_Records for the task_

--- src/rtl/seq_mult_pkg.sv ---
// Shared state encoding and sizing constants for the sequential shift-add multiplier.
package seq_mult_pkg;

  localparam int WIDTH     = 32;
  localparam int CNT_W     = 5;
  localparam int LAST_ITER = 31;

  typedef enum logic [1:0] {
    IDLE = 2'b00,
    RUN  = 2'b01,
    DONE = 2'b10
  } state_t;

endpackage

--- src/rtl/add_64bit.sv ---
// Combinational adder producing accumulator + shifted multiplicand for one iteration.
module add_64bit #(
  parameter int W = 2 * seq_mult_pkg::WIDTH
) (
  input  logic [W-1:0] a,
  input  logic [W-1:0] b,
  output logic [W-1:0] sum
);

  // Carry out is dropped: the accumulator wraps modulo 2^W.
  assign sum = a + b;

endmodule

--- src/rtl/seq_multiplier_32bit.sv ---
// Multi-cycle unsigned shift-add multiplier with start/done handshake.
// Define SEQ_MULT_EARLY_TERM_EN to finish as soon as the remaining multiplier bits are all zero.
module seq_multiplier_32bit
  import seq_mult_pkg::*;
#(
  parameter int WIDTH = seq_mult_pkg::WIDTH,
  parameter int CNT_W = seq_mult_pkg::CNT_W
) (
  input  logic             clk,
  input  logic             reset,
  input  logic             start,
  input  logic [WIDTH-1:0] op_a,
  input  logic [WIDTH-1:0] op_b,
  output logic             busy,
  output logic             done,
  output logic [WIDTH-1:0] product_lo,
  output logic [WIDTH-1:0] product_hi
);

  localparam logic [CNT_W-1:0] LAST_CNT = CNT_W'(WIDTH - 1);

  state_t               state_r;
  state_t               state_s;
  logic                 load_s;
  logic                 step_s;
  logic                 last_s;
  logic                 busy_r;
  logic                 done_r;
  logic [2*WIDTH-1:0]   acc_r;
  logic [2*WIDTH-1:0]   mcand_r;
  logic [2*WIDTH-1:0]   sum_s;
  logic [WIDTH-1:0]     mult_r;
  logic [CNT_W-1:0]     cnt_r;

  add_64bit #(
    .W (2 * WIDTH)
  ) u_add (
    .a   (acc_r),
    .b   (mcand_r),
    .sum (sum_s)
  );

`ifdef SEQ_MULT_EARLY_TERM_EN
  // Stop once the post-shift multiplier has no set bits left.
  assign last_s = (cnt_r == LAST_CNT) || (mult_r[WIDTH-1:1] == {(WIDTH-1){1'b0}});
`else
  assign last_s = (cnt_r == LAST_CNT);
`endif

  // Control state register.
  always_ff @(posedge clk or posedge reset) begin
    if (reset) begin
      state_r <= IDLE;
    end else begin
      state_r <= state_s;
    end
  end

  // Next-state decode plus load/iterate strobes for the datapath.
  always_comb begin
    state_s = state_r;
    load_s  = 1'b0;
    step_s  = 1'b0;
    case (state_r)
      IDLE, DONE: begin
        if (start) begin
          state_s = RUN;
          load_s  = 1'b1;
        end else begin
          state_s = IDLE;
        end
      end
      RUN: begin
        step_s = 1'b1;
        if (last_s) begin
          state_s = DONE;
        end else begin
          state_s = RUN;
        end
      end
      default: begin
        state_s = IDLE;
      end
    endcase
  end

  // Status flags registered from the next state so they align with state_r.
  always_ff @(posedge clk or posedge reset) begin
    if (reset) begin
      busy_r <= 1'b0;
      done_r <= 1'b0;
    end else begin
      busy_r <= (state_s == RUN);
      done_r <= (state_s == DONE);
    end
  end

  // Operand capture and one shift-add iteration per RUN cycle.
  always_ff @(posedge clk or posedge reset) begin
    if (reset) begin
      acc_r   <= {(2*WIDTH){1'b0}};
      mcand_r <= {(2*WIDTH){1'b0}};
      mult_r  <= {WIDTH{1'b0}};
      cnt_r   <= {CNT_W{1'b0}};
    end else if (load_s) begin
      acc_r   <= {(2*WIDTH){1'b0}};
      mcand_r <= {{WIDTH{1'b0}}, op_a};
      mult_r  <= op_b;
      cnt_r   <= {CNT_W{1'b0}};
    end else if (step_s) begin
      if (mult_r[0]) begin
        acc_r <= sum_s;
      end else begin
        acc_r <= acc_r;
      end
      mcand_r <= mcand_r << 1;
      mult_r  <= mult_r >> 1;
      cnt_r   <= cnt_r + CNT_W'(1);
    end else begin
      acc_r   <= acc_r;
      mcand_r <= mcand_r;
      mult_r  <= mult_r;
      cnt_r   <= cnt_r;
    end
  end

  assign busy       = busy_r;
  assign done       = done_r;
  assign product_lo = acc_r[WIDTH-1:0];
  assign product_hi = acc_r[2*WIDTH-1:WIDTH];

endmodule

--- config.mk ---
export PLATFORM = sky130hd
export DESIGN_NAME = seq_multiplier_32bit
export DESIGN_NICKNAME = d
export VERILOG_FILES = /design/src/rtl/seq_mult_pkg.sv /design/src/rtl/add_64bit.sv /design/src/rtl/seq_multiplier_32bit.sv
export SDC_FILE = /design/constraint.sdc
export NUM_CORES = 1
export LEC_CHECK = 0
export BUFFER_PORTS_ARGS = -buffer_cell sky130_fd_sc_hd__buf_2
export CORE_AREA = 5 5 169 122
export CTS_BUF_LIST = sky130_fd_sc_hd__clkbuf_8
export DETAILED_ROUTE_END_ITERATION = 10
export DIE_AREA = 0 0 174 127
export GPL_ROUTABILITY_DRIVEN = 0
export PLACE_DENSITY = 0.75
export SLEW_MARGIN = 0
export SYNTH_ARGS = -nofsm -noshare
export SYNTH_HDL_FRONTEND = slang
export SYNTH_SLANG_ARGS = --single-unit
--- constraint.sdc ---
create_clock -name clk -period 11 [get_ports clk]
set_clock_uncertainty 0.15 [all_clocks]
set_input_delay 1.1 -clock clk [delete_from_list [all_inputs] [get_ports clk]]
set_output_delay 1.1 -clock clk [all_outputs]
set_load 0.03 [all_outputs]
== Yosys cells after proc, flatten, opt, wreduce, memory -nomap -nowiden ==
Cells that the tools add are included.
Storage, ports and cells
  logic and storage cells: 34
  register bits: 169
Cells by class
  reduce and logical (&&, ||, !) cells: 5
  add/subtract/negate cells: 2
  equal/unequal tests: 5
  muxes and demuxes: 15
Operators by type and width (number)
  64-bit two-way mux: 5
  64-bit adder: 1
  32-bit two-way mux: 2
  5-bit two-way mux: 2
  5-bit by 1-bit adder with 5-bit output (second input constant): 1
  5-bit equality test (second input constant): 1
  2-bit by 1-bit equality test with 1-bit output (second input constant): 2
  2-bit equality test (second input constant): 2
  1-bit two-way mux: 4
  2-bit case mux with 2 select lines: 1
  2-bit nonzero test: 2
  2-bit logical NOT: 1
  2-bit two-way mux: 1
  2-bit AND reduction: 1
  2-bit OR reduction: 1

== Longest topological paths before layout ==
Gate-level depths: netlist of the first run.
  word-level depth: 5
  gate-level depth with buffers: 14

== Modules after synthesis ==
From an unflattened synthesis of the first run, not the netlist that was laid out.
Unflattened totals
  cells, all modules: 1265
  area, all modules: 10675.2 sq um
Modules (own cells, without submodules)
  seq_multiplier_32bit: area each 6822.8 sq um, sequential area each 4229.1 sq um, cells an instance 692, instances 1
  add_64bit: area each 3852.4 sq um, sequential area each 0.0 sq um, cells an instance 573, instances 1

== Worst setup path before layout of the first run ==
No wires, ideal clock.
  path type: reg2reg
  start point: register acc_r[0]
  end point: register acc_r[58]
  arrival time: 3.215 ns
  path slack: 7.514 ns
  cell stages (with the launch flop): 15
  path buffers: 0
  cell sequence: dfrtp_1 -> ha_1 -> inv_1 -> fa_1 -> nor2b_1 -> o21ai_0 -> a21oi_1 -> o211a_1 -> a31oi_4 -> o21ai_2 -> o211ai_2 -> a2111oi_2 -> o2111a_1 -> o21ai_0 -> a32o_1
On the way
  longest elaborated chain between the ends: 4
RTL lines
  from (decl): line seq_multiplier_32bit.sv:29  | logic [2*WIDTH-1:0] acc_r;
  from (signal assigned): line seq_multiplier_32bit.sv:101  | acc_r <= {(2*WIDTH){1'b0}};
  from (signal assigned): line seq_multiplier_32bit.sv:106  | acc_r <= {(2*WIDTH){1'b0}};
  from (signal assigned): line seq_multiplier_32bit.sv:112  | acc_r <= sum_s;
  64-bit adder: line add_64bit.sv:11  | assign sum = a + b;
  64-bit two-way mux: line seq_multiplier_32bit.sv:111  | if (mult_r[0]) begin
  64-bit two-way mux: line seq_multiplier_32bit.sv:110  | end else if (step_s) begin
  64-bit two-way mux: line seq_multiplier_32bit.sv:105  | end else if (load_s) begin
No other way between the ends. The select of a mux whose other input is x is not followed.
A chain may end at the register's enable or synchronous reset.

== Worst setup path after layout of the first run ==
  start point: register state_r[0]
  end point: register acc_r[62]
On the way
  longest elaborated chain between the ends: 5
RTL lines
  from (decl): line seq_multiplier_32bit.sv:22  | state_t state_r;
  from (signal assigned): line seq_multiplier_32bit.sv:55  | state_r <= state_s;
  2-bit equality test or 2-bit logical NOT (tied branches): line seq_multiplier_32bit.sv:64  | case (state_r)
  2-bit OR reduction: line seq_multiplier_32bit.sv:64
  1-bit two-way mux: line seq_multiplier_32bit.sv:64
  2-bit nonzero test (no line)
  2-bit AND reduction (no line)
Parallel ways exist; a longest one is shown, timed or not.

==> impl_results.md, run 1 <==
- CTS tree: yes
- CTS Hold Bufs: 0
- Critical path arrival: a little under 4 ns
- Number of remaining DRC errors: 0
- Io pins: between 100 and 150
- Yosys top cell area share: 41.8%
- Reg2Reg Setup Slack: ~7.3 ns
- Worst hold stages: 2
- Endpoint class of the critical path: flip-flop
- Initial DRT Pass Iterations: 5
- Initial DRC Count: 912
- CTS buffer count: 17
- Largest net degree at the start of global routing: around 120
- Fin cells: approximately 1500
- Hold Violations, Final: 0
- Die Span Y: 127 µm
- First-pass GRT wire length: 43600 µm
- Synthesis Warnings: 0
- I/O Buffers: about 130
- Hold Crit Class: reg -> reg
- Diodes inserted: 0
- Routed Antenna Nets: 0
- Avg Inst Size Synth: 8.78 µm²
- Worst Reg-to-Reg Cells: 6
- Chip width: 174 µm
- Startpoint Class: flip-flop
- Final max-slew violation count: 0
- Synth area leader: dfrtp_1
- Gates resized, CTS repair: 0
- Status: completed
- Cell Area, Synth: 0.0101 mm²
- Setup TNS: 0 ns
- Final Setup Violations: 0
- Area growth from synthesis to layout: 12.1%
- Power Density: ~370 mW/mm²
- Synthesized flop and latch total: around 170
- Post-layout min period: 3.73 ns
- Initial Util: 54.1%
- Post-synth EDFFs: 0
- Worst slew margin: 28.4%
- FP Rows: 42
- CP Max Fanout: between 100 and 150
- Fin util: between 60% and 70%
- Post-synth ARST share: 100%
- Initial antenna violation count: 0
- Layout cells sized above 1: 15.1%
- CTS Root Cell: clkbuf_8
- Number of library cell types mapped by synthesis: 62
- Routed WL per cell: ~17 µm
- Congestion Overflow GR: 0
- Primary FF master, synth: dfrtp_1
- Vias in the first global route: 8364
- FF-to-FF Start: state_r[0]
- FF-to-FF End: acc_r[62]
- Via-to-Cell Ratio: ~6.0
- Total die area: 0.0221 mm²
- Synth top area cells: dfrtp_1 (42%), ha_1 (8.0%), nand2_1 (7.1%)
- Worst endpoint required time: around 11 ns
- Layout Nets: about 1400
- Clock H-tree levels: 4
- Max Clock Freq: 0.268 GHz
- Post-synthesis sequential area ratio: 41.8%
- Worst-path clk slew: about 0.10 ns
- Cells after synthesis: between 1000 and 1500
- Detailed Route WL: between 20000 and 30000 µm
- Peak VDD IR: 0.171 mV
- CTS Buffer Depth: 2
- Max-Cap Viols: 0
- Crit path kind: reg -> reg
- Hold Startpoint: mult_r[8]
- DP HPWL: between 15000 and 20000 µm
- Fill count: roughly 1700
- Syn nets: 1285
- Clk_lat worst skew: around 0.48 ns
- # clock sinks: 169
- Pwr Total: between 4000 and 5000 µW
- Slew @ Worst Pin: roughly 1.1 ns
- DP Cell Count: 1471
- Tot GR Track Use: approximately a quarter
- Hold WS: 0.333 ns
- Hold endpoint: mult_r[8]
- Leak: between 0.005 and 0.006 µW
- Core ar.: ~0.019 mm²
- Final Cycle Share: 33.9%
- Vias: roughly 9000
- RSZ-0062 raised after global routing: no
- Post-CTS Setup Inserts: 0
-- worst max path at each step --
stage / startpoint / to / slack [ns] / depth (start not counted)
after global routing: state_r[0] / acc_r[62] / 6.90 / 6
final: state_r[0] / acc_r[62] / 7.27 / 6
after detailed placement: state_r[0] / acc_r[62] / 7.23 / 6
after global placement: state_r[0] / acc_r[62] / 7.34 / 6
after CTS: state_r[0] / acc_r[62] / 7.22 / 6
after floorplan: reset / acc_r[0] / 5.17 / 1
-- report_power, final --
part           total (µW)  internal [µW]  switching (µW)
Combinational        2610            973            1640
Sequential           1160            915             243
Clock                 467            214             253
Total                4230           2100            2130
-- cell usage after synthesis, drive strengths merged (9+ instances only) --
cell type,count
a21o,22
a21oi,79
a22o,36
a22oi,35
a31oi,36
and3,9
clkbuf,54
dfrtp,169
ha,65
inv,25
nand2,190
nand3,67
nand4,20
nor2,65
nor2b,12
o21ai,104
o21bai,20
xnor2,31
xor2,25
-- placed cells by master (no fill, tap or decap), types with 8 or more instances in the layout --
master / count
inv_1: 24
ha_1: 65
nand4_1: 20
a22o_1: 36
a31oi_1: 35
a22oi_1: 35
clkbuf_8: 18
xnor2_1: 31
a21oi_1: 78
dfrtp_1: 169
o21bai_1: 20
o21ai_0: 102
and3_1: 9
nand2_1: 189
a21o_1: 22
buf_2: 132
nand3_1: 67
nor2_1: 64
nor2b_1: 10
or3_1: 8
xor2_1: 25
-- through the flow --
| step | cell area [µm²] | setup WS [ns] |
|---|---|---|
| floorplan | 10100 | 5.17 |
| global placement | 10900 | 7.34 |
| detailed placement | 10900 | 7.23 |
| CTS | 11300 | 7.22 |
| global route | 11300 | 6.90 |
| finish | 11300 | 7.27 |
-- registers in the layout, indices dropped and copies added (netlist names) --
register  flops
done          1
cnt_r         5
mult_r       32
mcand_r      64
busy          1
acc_r        64
state_r       2
-- per-layer routing --
metal | part of all wire [%] | track usage (%) | vias up
li1 | - | - | 4366
met1 | 51 | 37.9 | 4296
met2 | 41 | 32.4 | 268
met3 | 6.4 | 5.17 | 26
met4 | 1.3 | 5.86 | 0
met5 | 0 | 0 | -
-- worst max-delay path, stage by stage (launching register included) --
cell      delay (ns)
dfrtp_1         0.42
nor2b_4         0.84
buf_4           0.71
nand2_4         0.70
or3_1           0.57
and3_1          0.17
o211ai_1        0.07
-- layout make-up --
class	instances	area [µm²]	area share (%)
clock inverter	14	160	1.41
timing repair buffer	139	713	6.29
tap	242	303	2.67
inverter	25	98.8	0.872
clock buffer	18	248	2.19
multi-input combinational	896	5590	49.3
sequential	169	4230	37.3
-- cell families after synthesis --
group	after synthesis	synth area share, %
XOR/XNOR	56	4.85
buffers and inverters	87	3.28
adder cells (fa/ha/maj)	66	8.24
AO/OA/AOI/OAI	378	24.4
flip-flops	169	41.8
AND/OR/NAND/NOR	395	17.3
multiplexers	1	0.0990
(Power assumes the default switching activity.)
==> inputs of run 2 (changes only) <==
Clock period 11 ns to 3.87 ns, I/O delays scaled along.
==> impl_results.md, run 2 (synthesis gave the netlist of run 1 again) <==
- Status: completed
- Placed instance area: between 0.01 and 0.015 mm²
- Initial DRC Count: between 800 and 900
- CTS buffer count: 17
- DR top layer: met4
- Number of remaining DRC errors: 0
- Commonest non-fill, non-tap cell in the layout: nand2_1
- Peak VDD IR: about 0.45 mV
- Vias in the first global route: between 8000 and 9000
- Endpoint class of the critical path: flip-flop
- Hold WS: 0.0150 ns
- Io pins: ~130
- Slew @ Worst Pin: just over 1 ns
- First-pass GRT wire length: 43900 µm
- CP max stage delay: ~0.50 ns
- Final Cycle Share: a little over nine tenths
- Clk_lat worst skew: between 0.4 and 0.5 ns
- I/O Buffers: about 130
- Initial Util: between 50% and 60%
- Reg2Reg Setup Slack: around 0.23 ns
- Worst-path clk slew: 0.09 ns
- Max-Cap Viols: 0
- Layout Nets: 1415
- Post-layout min period: roughly 3.6 ns
- Largest net degree at the start of global routing: between 80 and 90
- Routed wl met2: between 10000 and 15000 µm
- Max Clock Freq: between 0.2 and 0.3 GHz
- Hold Startpoint: op_b[3]
- CTS tree: yes
- Core ar.: roughly 0.019 mm²
- Area growth from synthesis to layout: 15.5%
- Initial DRT Pass Iterations: 5
- Multi-input gate area: 0.00560 mm²
- Diodes inserted: 0
- FF-to-FF End: acc_r[53]
- CP Max Fanout: 5
- FF-to-FF Start: acc_r[4]
- Fin util: 62.5%
- Power Density: 1040 mW/mm²
- CTS Root Cell: clkbuf_8
- Critical path arrival: about 3.8 ns
- Leak: ~0.0056 µW
- Worst endpoint required time: around 4 ns
- DP HPWL: 19200 µm
- Vias: 9148
- Hold Crit Class: in -> reg
- Tot GR Track Use: roughly a quarter
- # clock sinks: 169
- Chip width: between 150 and 200 µm
- Via-to-Cell Ratio: just under 6
- Worst hold stages: 3
- Worst Reg-to-Reg Cells: 12
- Fill count: 1628
- CP cell instances: ha_1 -> a21oi_1 -> nand2_1 -> a31oi_1 -> o31ai_2 -> a21bo_2 -> a31oi_1 -> o211ai_1 -> a31oi_1 -> o31ai_2 -> xnor2_1 -> o21ai_0
- Layout cells sized above 1: 15.1%
- Routed wl met3: 1870 µm
- Worst slew margin: between 30% and 40%
- Crit path kind: reg -> reg
- Startpoint Class: flip-flop
- Register area: 0.00423 mm²
- Total die area: 0.0221 mm²
- CTS Buffer Depth: 2
- Detailed Route WL: roughly 27000 µm
- Most frequent cells in the layout: nand2_1 (189), dfrtp_1 (169), buf_2 (132), o21ai_0 (102), a21oi_1 (78)
- Slowest cell on the critical path: a31oi_1
- Clock H-tree levels: 4
- Met1 wire length: 13400 µm
- Routed Antenna Nets: 0
- Fin cells: ~1500
- Final max-slew violation count: 0
- Design Area, Final: approximately 0.012 mm²
- Die Span Y: ~130 µm
- Final Setup Violations: 0
- Hold Violations, Final: 0
- Leading registers by flop count: acc_r (64), mcand_r (64), mult_r (32)
- Hold endpoint: mult_r[3]
- Most used cell, CP: a31oi_1
- Initial antenna violation count: 0
- Routed WL per cell: around 17 µm
- Setup TNS: 0 ns
- Congestion Overflow GR: 0
- RSZ-0062 raised after global routing: no
- DP Cell Count: 1478
- FP Rows: 42
-- run 2: final cells by class --
cell class | count | area share [%]
Clock buffer | 22 | 2.59
Timing Repair Buffer | 173 | 9.08
Multi-Input combinational cell | 896 | 47.9
Inverter | 25 | 0.835
Tap cell | 242 | 2.59
Sequential cell | 169 | 36.2
Clock inverter | 10 | 0.792
-- run 2: how the worst max path moves through the flow --
| stage | startpoint | endpoint | depth (start not counted) |
|---|---|---|---|
| floorplan | acc_r[0] | acc_r[58] | 14 |
| global placement | mcand_r[0] | acc_r[58] | 14 |
| detailed placement | mcand_r[0] | acc_r[58] | 14 |
| CTS | mcand_r[0] | acc_r[58] | 14 |
| global route | mcand_r[0] | acc_r[58] | 14 |
| finish | acc_r[4] | acc_r[53] | 12 |
-- run 2: what timing repair did --
action,CTS,global route
gates resized for setup,0,1
hold endpoints to repair,44,2
setup buffers,0,0
hold buffers,25,2
endpoints found under the setup margin,0,1
-- run 2: stage by stage --
step                      total power (µW)  worst slack, ns
after floorplan                       8830            0.384
after global placement               10500            0.373
after detailed placement             10700            0.229
after CTS                            12000            0.189
after global routing                 13100           0.0124
final                                12100            0.232
-- run 2: worst max-delay path: cells and delay by family (launching register included) --
kind / cells / cell delay (ns)
xor+xnor: 1 / 0.17
simple gates: 1 / 0.07
fa+ha+maj: 1 / 0.37
compound gates: 9 / 2.32
flops: 1 / 0.42
-- run 2: where the power goes --
| group | switching, µW | internal [µW] | leakage [µW] |
|---|---|---|---|
| Sequential | 697 | 2600 | 0.00213 |
| Clock | 667 | 596 | 0.000204 |
| Combinational | 4710 | 2820 | 0.00329 |
| Total | 6080 | 6020 | 0.00562 |
-- run 2: per-layer routing --
layer	vias up	track usage, %
met5	-	0
met3	24	5.79
met2	309	35.2
met1	4377	36.4
li1	4438	-
met4	0	4.98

_Work order_
Each line in the listing above from the one containing "- Max Clock Freq: between 0.2 and 0.3 GHz" through the one containing "- Detailed Route WL: roughly 27000 µm" should be repeated exactly, and no other line.

_Expected answer_
- Max Clock Freq: between 0.2 and 0.3 GHz
- Hold Startpoint: op_b[3]
- CTS tree: yes
- Core ar.: roughly 0.019 mm²
- Area growth from synthesis to layout: 15.5%
- Initial DRT Pass Iterations: 5
- Multi-input gate area: 0.00560 mm²
- Diodes inserted: 0
- FF-to-FF End: acc_r[53]
- CP Max Fanout: 5
- FF-to-FF Start: acc_r[4]
- Fin util: 62.5%
- Power Density: 1040 mW/mm²
- CTS Root Cell: clkbuf_8
- Critical path arrival: about 3.8 ns
- Leak: ~0.0056 µW
- Worst endpoint required time: around 4 ns
- DP HPWL: 19200 µm
- Vias: 9148
- Hold Crit Class: in -> reg
- Tot GR Track Use: roughly a quarter
- # clock sinks: 169
- Chip width: between 150 and 200 µm
- Via-to-Cell Ratio: just under 6
- Worst hold stages: 3
- Worst Reg-to-Reg Cells: 12
- Fill count: 1628
- CP cell instances: ha_1 -> a21oi_1 -> nand2_1 -> a31oi_1 -> o31ai_2 -> a21bo_2 -> a31oi_1 -> o211ai_1 -> a31oi_1 -> o31ai_2 -> xnor2_1 -> o21ai_0
- Layout cells sized above 1: 15.1%
- Routed wl met3: 1870 µm
- Worst slew margin: between 30% and 40%
- Crit path kind: reg -> reg
- Startpoint Class: flip-flop
- Register area: 0.00423 mm²
- Total die area: 0.0221 mm²
- CTS Buffer Depth: 2
- Detailed Route WL: roughly 27000 µm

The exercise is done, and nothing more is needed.